- [Task directions]
Your response should be every line from the entries that includes the string "cells".

Start of Block

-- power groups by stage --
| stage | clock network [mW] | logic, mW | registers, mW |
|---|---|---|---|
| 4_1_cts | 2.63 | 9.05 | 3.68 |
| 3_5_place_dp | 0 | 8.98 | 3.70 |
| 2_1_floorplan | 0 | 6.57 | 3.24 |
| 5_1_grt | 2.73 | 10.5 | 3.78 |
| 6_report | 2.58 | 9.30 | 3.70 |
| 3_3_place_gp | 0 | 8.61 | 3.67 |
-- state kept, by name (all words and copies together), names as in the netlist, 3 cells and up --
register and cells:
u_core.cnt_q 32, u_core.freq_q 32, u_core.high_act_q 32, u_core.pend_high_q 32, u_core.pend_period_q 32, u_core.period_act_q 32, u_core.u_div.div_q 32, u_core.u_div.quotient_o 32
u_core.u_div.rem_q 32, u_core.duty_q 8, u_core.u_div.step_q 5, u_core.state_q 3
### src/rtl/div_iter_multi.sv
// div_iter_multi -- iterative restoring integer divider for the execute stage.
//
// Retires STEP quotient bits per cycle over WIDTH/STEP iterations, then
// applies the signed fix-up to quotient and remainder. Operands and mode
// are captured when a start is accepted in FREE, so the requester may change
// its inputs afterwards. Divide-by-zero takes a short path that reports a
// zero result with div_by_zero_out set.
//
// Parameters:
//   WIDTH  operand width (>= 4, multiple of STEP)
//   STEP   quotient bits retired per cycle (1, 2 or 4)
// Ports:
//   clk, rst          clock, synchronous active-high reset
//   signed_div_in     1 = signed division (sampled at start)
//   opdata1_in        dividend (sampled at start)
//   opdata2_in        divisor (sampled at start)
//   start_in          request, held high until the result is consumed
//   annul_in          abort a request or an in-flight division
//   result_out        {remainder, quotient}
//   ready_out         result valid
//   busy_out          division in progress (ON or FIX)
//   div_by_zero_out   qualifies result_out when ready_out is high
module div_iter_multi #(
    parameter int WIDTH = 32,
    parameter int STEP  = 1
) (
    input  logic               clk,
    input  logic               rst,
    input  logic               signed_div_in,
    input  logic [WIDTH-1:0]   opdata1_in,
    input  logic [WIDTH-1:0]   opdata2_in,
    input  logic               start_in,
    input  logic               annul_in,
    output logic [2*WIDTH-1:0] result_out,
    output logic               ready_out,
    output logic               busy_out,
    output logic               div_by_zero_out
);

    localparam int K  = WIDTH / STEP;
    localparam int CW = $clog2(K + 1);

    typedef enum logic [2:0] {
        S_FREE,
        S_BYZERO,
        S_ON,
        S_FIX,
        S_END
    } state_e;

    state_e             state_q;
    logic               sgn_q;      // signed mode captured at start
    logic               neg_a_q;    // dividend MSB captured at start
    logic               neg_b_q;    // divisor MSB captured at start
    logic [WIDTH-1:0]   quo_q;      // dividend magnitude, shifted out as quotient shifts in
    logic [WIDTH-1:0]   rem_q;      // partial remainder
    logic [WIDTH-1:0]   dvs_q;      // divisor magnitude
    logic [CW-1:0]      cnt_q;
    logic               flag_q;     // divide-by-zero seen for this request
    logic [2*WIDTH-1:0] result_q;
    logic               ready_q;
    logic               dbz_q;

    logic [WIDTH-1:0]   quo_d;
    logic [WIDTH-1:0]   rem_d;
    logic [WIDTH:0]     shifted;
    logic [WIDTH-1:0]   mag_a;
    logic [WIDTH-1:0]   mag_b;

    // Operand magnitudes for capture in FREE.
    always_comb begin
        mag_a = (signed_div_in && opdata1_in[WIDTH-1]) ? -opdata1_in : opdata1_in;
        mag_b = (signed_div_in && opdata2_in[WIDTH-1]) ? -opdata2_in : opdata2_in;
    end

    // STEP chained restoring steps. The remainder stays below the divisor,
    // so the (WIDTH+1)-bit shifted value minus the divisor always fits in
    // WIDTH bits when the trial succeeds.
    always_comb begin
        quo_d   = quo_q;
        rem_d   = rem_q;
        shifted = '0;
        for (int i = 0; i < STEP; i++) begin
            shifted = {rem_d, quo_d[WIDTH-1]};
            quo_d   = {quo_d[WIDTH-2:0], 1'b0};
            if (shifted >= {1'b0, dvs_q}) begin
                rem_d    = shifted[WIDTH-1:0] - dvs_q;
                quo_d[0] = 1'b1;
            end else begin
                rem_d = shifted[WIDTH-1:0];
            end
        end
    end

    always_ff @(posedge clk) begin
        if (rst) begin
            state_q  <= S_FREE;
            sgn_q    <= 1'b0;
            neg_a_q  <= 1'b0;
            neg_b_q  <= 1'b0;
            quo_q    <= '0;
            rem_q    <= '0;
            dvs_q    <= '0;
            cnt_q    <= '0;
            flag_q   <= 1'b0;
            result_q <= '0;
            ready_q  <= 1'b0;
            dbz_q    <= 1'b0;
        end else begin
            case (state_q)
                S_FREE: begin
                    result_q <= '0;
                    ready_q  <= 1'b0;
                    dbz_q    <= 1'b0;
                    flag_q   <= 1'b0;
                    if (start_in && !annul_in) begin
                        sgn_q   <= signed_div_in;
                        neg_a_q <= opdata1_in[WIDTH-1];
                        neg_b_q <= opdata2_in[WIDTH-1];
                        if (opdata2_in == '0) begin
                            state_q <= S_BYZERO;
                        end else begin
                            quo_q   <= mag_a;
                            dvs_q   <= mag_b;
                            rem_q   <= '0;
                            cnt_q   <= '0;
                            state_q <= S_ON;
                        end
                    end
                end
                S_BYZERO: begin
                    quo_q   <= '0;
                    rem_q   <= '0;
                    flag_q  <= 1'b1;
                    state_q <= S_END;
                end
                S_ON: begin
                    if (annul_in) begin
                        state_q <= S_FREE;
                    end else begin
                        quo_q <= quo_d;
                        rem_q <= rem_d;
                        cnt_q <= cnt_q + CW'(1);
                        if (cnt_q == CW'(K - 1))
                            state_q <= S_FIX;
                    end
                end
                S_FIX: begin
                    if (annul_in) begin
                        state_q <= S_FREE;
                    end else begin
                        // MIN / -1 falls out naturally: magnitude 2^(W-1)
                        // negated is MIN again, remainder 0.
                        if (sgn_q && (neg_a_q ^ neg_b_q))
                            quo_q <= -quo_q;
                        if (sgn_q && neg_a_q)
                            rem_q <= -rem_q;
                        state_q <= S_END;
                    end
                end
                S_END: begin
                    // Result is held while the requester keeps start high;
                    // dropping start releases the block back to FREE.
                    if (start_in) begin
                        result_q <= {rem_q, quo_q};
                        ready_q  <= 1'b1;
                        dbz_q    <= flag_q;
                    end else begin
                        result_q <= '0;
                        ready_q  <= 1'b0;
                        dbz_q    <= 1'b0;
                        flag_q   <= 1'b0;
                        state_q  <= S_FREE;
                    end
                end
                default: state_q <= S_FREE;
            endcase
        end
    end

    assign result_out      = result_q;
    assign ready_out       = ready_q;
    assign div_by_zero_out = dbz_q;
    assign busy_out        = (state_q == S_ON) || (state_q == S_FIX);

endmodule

End of Block

- [Output]
-- state kept, by name (all words and copies together), names as in the netlist, 3 cells and up --
register and cells:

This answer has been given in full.